I have this protein called STIM1, an ER calcium sensor. I am trying to run an oxidation assay on it, but I am only just beginning to tweak the protocol. This protein comes with 5-6 sulfur containing amino acid residues, and 600-700 total amino acids.
The sulfur residues exist at various states of oxidation, and so by using various alkylation-labeling and biotin methods, I aim to be able to measure oxidation of this protein under different conditions.
I am doing the following:
1a. Lysing Jurkat cells in the presence of iodoacetamide.
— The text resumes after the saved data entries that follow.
--- config.mk ---
export PLATFORM = sky130hd
export DESIGN_NAME = sync_fifo_upsize
export DESIGN_NICKNAME = d
export VERILOG_FILES = /design/src/rtl/sync_fifo_upsize.sv
export SDC_FILE = /design/constraint.sdc
export NUM_CORES = 1
export LEC_CHECK = 0
export BUFFER_PORTS_ARGS = -buffer_cell sky130_fd_sc_hd__buf_2
export CORE_MARGIN = 1.5
export CORE_UTILIZATION = 40
export DETAILED_ROUTE_END_ITERATION = 7
export PLACE_DENSITY = 0.59
export SLEW_MARGIN = 0
export SYNTH_ARGS = -nofsm -noshare
export SYNTH_HDL_FRONTEND = slang
export SYNTH_SLANG_ARGS = --single-unit
--- constraint.sdc ---
create_clock -name clk -period 4.4 [get_ports clk]
set_input_delay 0.22 -clock clk [delete_from_list [all_inputs] [get_ports clk]]
set_output_delay 0.22 -clock clk [all_outputs]
set_load 0.01 [all_outputs]
--- src/rtl/sync_fifo_upsize.sv ---
// Synchronous width-upsizing FIFO: RATIO narrow write words pack into one wide read word.
// Optional overflow/underflow pulse outputs are enabled by defining SYNC_FIFO_UPSIZE_ERR_EN.
module sync_fifo_upsize #(
  parameter int DIN_WIDTH   = 4,
  parameter int DOUT_WIDTH  = 8,
  parameter int WADDR_WIDTH = 4,
  parameter int FWFT_EN     = 1,
  parameter int MSB_FIFO    = 1
) (
  input  logic                  clk,
  input  logic                  rst,
  input  logic [DIN_WIDTH-1:0]  din,
  input  logic                  wr_en,
  output logic                  full,
  output logic                  almost_full,
  output logic [DOUT_WIDTH-1:0] dout,
  input  logic                  rd_en,
  output logic                  empty,
  output logic                  almost_empty
`ifdef SYNC_FIFO_UPSIZE_ERR_EN
  ,
  output logic                  overflow,
  output logic                  underflow
`endif
);

  localparam int RATIO = DOUT_WIDTH / DIN_WIDTH;
  localparam int LOG2R = $clog2(RATIO);
  localparam int DEPTH = 1 << WADDR_WIDTH;
  localparam int PW    = WADDR_WIDTH + 1;

  // Both pointers count write words; the read pointer always sits on a RATIO boundary.
  logic [PW-1:0]          wr_ptr;
  logic [PW-1:0]          rd_ptr;
  logic [PW-1:0]          wr_ptr_nxt;
  logic [PW-1:0]          rd_ptr_nxt;
  logic [PW-1:0]          occ_nxt;
  logic [PW-1:0]          words_nxt;
  logic                   wr_acc;
  logic                   rd_acc;
  logic [DIN_WIDTH-1:0]   mem [DEPTH];
  logic [DOUT_WIDTH-1:0]  head_word;

  assign wr_acc = wr_en & ~full;
  assign rd_acc = rd_en & ~empty;

  always_comb begin
    wr_ptr_nxt = wr_ptr + PW'(wr_acc);
    rd_ptr_nxt = rd_acc ? (rd_ptr + PW'(RATIO)) : rd_ptr;
    occ_nxt    = wr_ptr_nxt - rd_ptr_nxt;
    // A trailing partial read word is dropped by the shift, keeping it invisible.
    words_nxt  = occ_nxt >> LOG2R;
  end

  // Pointer and flag stage
  always_ff @(posedge clk) begin
    if (rst) begin
      wr_ptr       <= '0;
      rd_ptr       <= '0;
      full         <= 1'b0;
      almost_full  <= 1'b0;
      empty        <= 1'b1;
      almost_empty <= 1'b1;
    end else begin
      wr_ptr       <= wr_ptr_nxt;
      rd_ptr       <= rd_ptr_nxt;
      full         <= (occ_nxt == PW'(DEPTH));
      almost_full  <= (occ_nxt >= PW'(DEPTH - 1));
      empty        <= (words_nxt == '0);
      almost_empty <= (words_nxt <= PW'(1));
    end
  end

  always_ff @(posedge clk) begin
    if (wr_acc) begin
      mem[wr_ptr[WADDR_WIDTH-1:0]] <= din;
    end
  end

  // Gather the RATIO write words at the head into one read word.
  always_comb begin
    head_word = '0;
    for (int i = 0; i < RATIO; i++) begin
      if (MSB_FIFO != 0) begin
        head_word[(RATIO-1-i)*DIN_WIDTH +: DIN_WIDTH] =
          mem[rd_ptr[WADDR_WIDTH-1:0] + WADDR_WIDTH'(i)];
      end else begin
        head_word[i*DIN_WIDTH +: DIN_WIDTH] =
          mem[rd_ptr[WADDR_WIDTH-1:0] + WADDR_WIDTH'(i)];
      end
    end
  end

  if (FWFT_EN != 0) begin : g_fwft
    assign dout = empty ? '0 : head_word;
  end else begin : g_std
    // Read output stage
    logic [DOUT_WIDTH-1:0] dout_p1;
    always_ff @(posedge clk) begin
      if (rst) begin
        dout_p1 <= '0;
      end else if (rd_acc) begin
        dout_p1 <= head_word;
      end
    end
    assign dout = dout_p1;
  end

`ifdef SYNC_FIFO_UPSIZE_ERR_EN
  always_ff @(posedge clk) begin
    if (rst) begin
      overflow  <= 1'b0;
      underflow <= 1'b0;
    end else begin
      overflow  <= wr_en & full;
      underflow <= rd_en & empty;
    end
  end
`endif

endmodule

==> Yosys cells after proc, flatten, opt, wreduce, memory -nomap -nowiden <==
Memories as Yosys holds them, arrays and structs flattened. A register that Yosys moved wholly into a read port is not among the register bits.
Index checks and enable logic that the tools add are counted.
{ "word_totals": {"register_bits": 14, "ramBits": 64, "input_bits": 8, "out_inout_bits": 12, "elab_cells": 24, "n_memories": 1} }
{ "memory_table": {"columns": ["memory", "depth", "width", "rd", "rd_ports_with_merged_regs", "write_ports", "line_no", "source"], "rows": [
  ["mem", 16, 4, 2, 1, 1, "41", "logic [DIN_WIDTH-1:0] mem [DEPTH];"]
]} }
{ "op_classes": {"addsub": 4, "magnitude_cmp": 2, "eq_ne": 1, "n_mux": 5, "bitwise_logic": 4, "reduce_logical": 1} }
{ "ops": {"columns": ["operator", "n"], "rows": [
  ["2-to-1 mux 8 bit", 1],
  ["adder 5 x 1 -> 5 bit", 1],
  ["adder 5 x 2 -> 5 bit (second input constant)", 1],
  ["== test 5 bit (second input constant)", 1],
  ["greater-or-equal comparator 5 x 4 -> 1 bit (second input constant)", 1],
  ["zero test 5 bit", 1],
  ["2-to-1 mux 5 bit", 1],
  ["subtractor 5 bit", 1],
  ["adder 4 x 1 -> 4 bit (second input constant)", 1],
  ["<= comparator 4 x 1 -> 1 bit (second input constant)", 1],
  ["2-to-1 mux 4 bit", 1],
  ["bitwise AND 1 bit", 2],
  ["2-to-1 mux 1 bit", 2],
  ["inverter 1 bit", 2]
]} }

==> Logic depth before layout (Yosys ltp) <==
Gate-level depths: netlist (run 1).
{ "depth": {"word_depth": 5, "mapped_depth": 11, "ltp_nobuf": 11} }

==> Least setup slack after synthesis (run 1) <==
OpenSTA, ideal clock, no wires.
{ "synth_path": {"path_type": "flip-flop to flip-flop", "startpoint": "reg full", "endpoint": "reg full", "setup_ns": 0.061, "arrival_ns": 2.335, "required_ns": 4.339, "setup_slack_ns": 2.004, "stages_incl_launch_ff": 11, "path_buffers": 0, "cell_sequence": "dfxtp_1 -> nor2b_1 -> ha_1 -> ha_1 -> xor2_1 -> o211a_1 -> nor2_1 -> ha_1 -> or3_1 -> nand2_1 -> and4b_1"} }
{ "synth_via": {"elab_chain_len": 5} }
{ "synth_lines": {"columns": ["item", "line_no", "source"], "rows": [
  ["start: declaration", "14", "output logic full,"],
  ["start signal: assignment", "67", "full <= (occ_nxt == PW'(DEPTH));"],
  ["inverter 1 bit", "44", "assign wr_acc = wr_en & ~full;"],
  ["bitwise AND 1 bit", "44", null],
  ["adder 5 x 1 -> 5 bit", "48", "wr_ptr_nxt = wr_ptr + PW'(wr_acc);"],
  ["subtractor 5 bit", "50", "occ_nxt = wr_ptr_nxt - rd_ptr_nxt;"],
  ["== test 5 bit", "67", null]
]} }
No other way between the ends.
A chain may end at the register's enable or synchronous reset.

==> Final worst setup path (run 1) <==
Same ends and word-level chain as after synthesis.

==> flow_summary_export.csv, run 1 <==
group,metric,value,unit
finish,instances_no_fill,343,
global_route,grt_pass1_vias,1775,
timing,worstMarginPinSlew,0.655,ns
synthesis,async_flop_share,0,
job,cap_viol_max_count,0,
global_route,grt-ovfl-total,0,
synthesis,synth_xor_area_frac,0.0154,
cts,cts.reportedPaths.clkPinSlew,0.08,ns
timing,period_minus_slack,2.64,ns
synthesis,synthAdderAreaFrac,0.0225,
synthesis,syn_area,0.00333,mm2
worst_setup_path,slowest_stage,"or3_1",
placed_design,place_hpwl,4.02,mm
cts,cts_tree,"yes",
cts,cts_root_buf,"clkbuf_8",
floorplanning,die_area,0.00889,mm2
cts,cts_setup_buffers,0,
placed_design,gp_congestion,0.699,
synthesis,synth_compound_area_frac,0.0432,
worst_hold_path,worstHoldPathType,"in2reg",
route,drtIter0Drc,121,
floorplanning,io_pins,20,
cts,cts-htree-levels,3,
placed_design,place_inst,327,
timing,tns,0,ns
synthesis,yosysTopAreaCell,"edfxtp_1",
finish,stdcell_area,0.00372,mm2
timing,fin_ws,1.76,ns
timing,setup_viol,0,
synthesis,synthDistinctLibCells,42,
floorplanning,rows,33,
route,drtPass1Iterations,4,
floorplanning,core_area,0.00813,mm2
global_route,antenna_found_initial,0,
worst_setup_path,crit_path_end_kind,"flip-flop",
synthesis,yosys_most_used_dff,"edfxtp_1",
worst_setup_path,path_cells,"nor2b_1 > ha_1 > ha_1 > xor2_1 > o211a_1 > nor2_1 > ha_1 > or3_1 > nand2_1 > and4b_1",
synthesis,yosysSeqAreaShare,0.655,
route,routedWlPerCell,17.3,um
cts,cts.sinks,77,
synthesis,ys_ff_latch,77,
synthesis,synthSimpleGateAreaFrac,0.110,
worst_setup_path,crit_path_max_fanout,6,
finish,area_growth,11.6,%
run_status,outcome,"complete, no violations",
synthesis,synth_area_leaders,"edfxtp_1, mux4_2, dfxtp_1",
worst_setup_path,cpMostUsedCell,"ha_1",
cts,clock_path_buffers,2,
pwr,ir_drop,171,uV
placed_design,port_buffers,19,
finish,drive_gt1_frac,0.248,
worst_setup_path,path_class,"reg2reg",
worst_setup_path,slowest_delay,0.39,ns
pwr,total_power,1.72,mW
route,vias,1767,
timing,grt_setup_unrepaired,"no",
worst_setup_path,cp.required,4.69,ns
timing,hold_viol_final,0,
cts,clock_latency,0.34,ns
synthesis,synth_top_family_by_area,"multiplexers",
route,ant_nets,0,
worst_setup_path,start_kind,"flip-flop",
cts,cts_buffers,9,
pwr,power_leakage,1.20,nW
timing,drv_slew,0,
global_route,grt_pass1_wl,9.56,mm
timing,skew,0.00817,ns
cts,holdBufCountCts,0,
cts,cts_resized,0,
synthesis,syn_area_per_cell,15.9,um2
worst_setup_path,critPathArrivalTime,2.93,ns
synthesis,synth-edff-count,64,
timing,relSlewSlack,0.560,
floorplanning,start_util,0.410,
route,drt_wl_total,5.93,mm
synthesis,synth_top_area_frac,0.577,
placed_design,dp_slack,1.77,ns
placed_design,post_dp_cell_area,0.00353,mm2
route,avgViaCountPerCell,5.15,
floorplanning,die_w,94.3,um
synthesis,synth_mux_area_frac,0.135,
finish,nNetsFinal,247,
global_route,grt_usage,0.150,
route,drc,0,
synthesis,synthCells,210,
global_route,grt_max_degree,20,
synthesis,ys.warnings.count,0,
timing,finalCritPeriodShare,0.599,
synthesis,synthesis.nets,224,
timing,max_freq,0.379,GHz
pwr,powerDensity,463,mW/mm2
floorplanning,die_h,94.3,um
finish,n_antenna_cell,0,
[state kept, by name (all words and copies together) (netlist names)]
| signal | cells |
|---|---|
| rd_ptr | 4 |
| mem | 64 |
| almost_empty | 1 |
| empty | 1 |
| wr_ptr | 5 |
| almost_full | 1 |
| full | 1 |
1b. Lysing another set of Jurkat cells in the absence of iodoacetamide.
The problem: Even when referenced to actin, there is a HUGE difference in antibody detection between these two lysis conditions.
I have tried three different polyclonal antibodies to 3 different epitopes (c-terminus, a residue near the middle, and the n-terminus) and each gives identical results.
Any ideas why?
(Rest of the protocol:)
2. Sonicating, spinning down to transfer the supernatant, then running 20ug of lysate mixed with Laemmlis buffer on a 10% SDS-PAGE gel, followed by wet transfer, and room transfer blocking, and incubating the primary overnight. I then do 3x TBST washes, do secondary in blocking buffer for 1 hour at room temperature, then do 2x TBST washes, and 1x TBS wash.
I'm imaging with a Licor Odyssey system, and my blocking buffer is a proprietary Licor buffer. It works for everything else.
My lysis buffer contains NP-40, glycerol, Tris, as well as aprotinin, leupeptin, pepstatin, and microcystin added immediately prior to lysis.
Edited by litrallis, 30 June 2014 - 09:59 AM.